O relator do caso, ministro relator Edson Fachin, afirmou em seu voto – apresentado anteriormente no plenário físico – que as normas atuais geram uma “discriminação injustificada” e ofendem o princípio da dignidade da pessoa humana e da igualdade perante outros doadores.
“Orientação sexual não contamina ninguém. O preconceito, sim”, disse o relator. Também já votaram contra as normas os ministros Luís Roberto Barroso, Rosa Weber e Luiz Fux.
O voto do ministro Alexandre de Moraes foi divergente dos colegas, mas também a favor da possibilidade de homossexuais doarem sangue antes do fim do prazo de 12 meses.

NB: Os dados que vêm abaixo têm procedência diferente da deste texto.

`./design.v`:
```
`default_nettype none
module 
picoblaze_template
#(
parameter clk_freq_in_hz = 25000000
) (
				output reg[7:0] phoneme_out,
            inout [7:0] lcd_d,
            output reg lcd_rs,
            output lcd_rw,
            output reg new_phoneme,
				input clk,
				input [7:0] input_data,
				input [1:0] next_phoneme
			     );
wire[9:0]  address;
wire[17:0]  instruction;
wire[7:0]  port_id;
wire[7:0]  out_port;
reg[7:0]  in_port;
wire  write_strobe;
wire  read_strobe;
reg  interrupt;
wire  interrupt_ack;
wire  kcpsm3_reset;
reg[26:0] int_count;
reg event_1hz;
reg        lcd_rw_control;
reg[7:0]   lcd_output_data;
pacoblaze3 led_8seg_kcpsm
(
                  .address(address),
               .instruction(instruction),
                   .port_id(port_id),
              .write_strobe(write_strobe),
                  .out_port(out_port),
               .read_strobe(read_strobe),
                   .in_port(in_port),
                 .interrupt(interrupt),
             .interrupt_ack(interrupt_ack),
                     .reset(kcpsm3_reset),
                       .clk(clk));
 wire [19:0] raw_instruction;
	pacoblaze_instruction_memory 
	pacoblaze_instruction_memory_inst(
     	.addr(address),
	    .outdata(raw_instruction)
	);
	always @ (posedge clk)
	begin
	      instruction <= raw_instruction[17:0];
	end
    assign kcpsm3_reset = 0;                       
  always @ (posedge clk)
  begin
      if (int_count==(clk_freq_in_hz-1))  
		begin
         int_count <= 0;
         event_1hz <= 1;
      end else
		begin
         int_count <= int_count + 1;
         event_1hz <= 0;
      end
 end
 always @ (posedge clk or posedge interrupt_ack)   
 begin
      if (interrupt_ack)  
            interrupt <= 0;
      else
		begin 
		      if (event_1hz)    
      		      interrupt <= 1;
          		else
		            interrupt <= interrupt;
      end
 end
 always @ (posedge clk)
 begin
    case (port_id[7:0])
        8'h0:    in_port <= {6'b000000,next_phoneme};
        default: in_port <= 8'bxxxxxxxx;
    endcase
end
  always @ (posedge clk)
  begin
        if (write_strobe & port_id[7])   
          phoneme_out <= out_port;
        if (write_strobe & port_id[5])   
          new_phoneme <= out_port[0];
  end
endmodule
`default_nettype none
module speed_control(clk, speedup, speeddown, reset, clk_divisor);
	input clk, speedup, speeddown, reset;
	output [31:0] clk_divisor;
	parameter CLK72KHZ = 6944;  
	reg [31:0] clk_divisor = CLK72KHZ;
	reg first = 1'b1;
	always @(posedge clk) begin
		if(speedup) clk_divisor <= clk_divisor - 3'b100;
		if(speeddown) clk_divisor <= clk_divisor + 3'b100;
		if(reset) clk_divisor <= CLK72KHZ;
	end
endmodule
```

Ele defendeu a liberação, contanto que o material fique guardado para testes até o momento em que se verificar que não há qualquer risco de contaminação.
O Partido Socialista Brasileiro (PSB) é o autor da ação e apontou “absurdo tratamento discriminatório” por parte do poder público. O partido diz que, na prática, as normas barram “permanentemente” gays com “mínima atividade sexual”.
Nesta quinta (30), a Advocacia-Geral da União (AGU) pediu que o STF rejeite a ação, ou seja, nem chegue a analisar o tema.
A Defensoria Pública da União (DPU), em contrapartida, enviou um posicionamento pedindo agilidade no julgamento diante da pandemia da Covid-19 – que reduziu o ritmo de doações e resultou na queda dos estoques de sangue no país.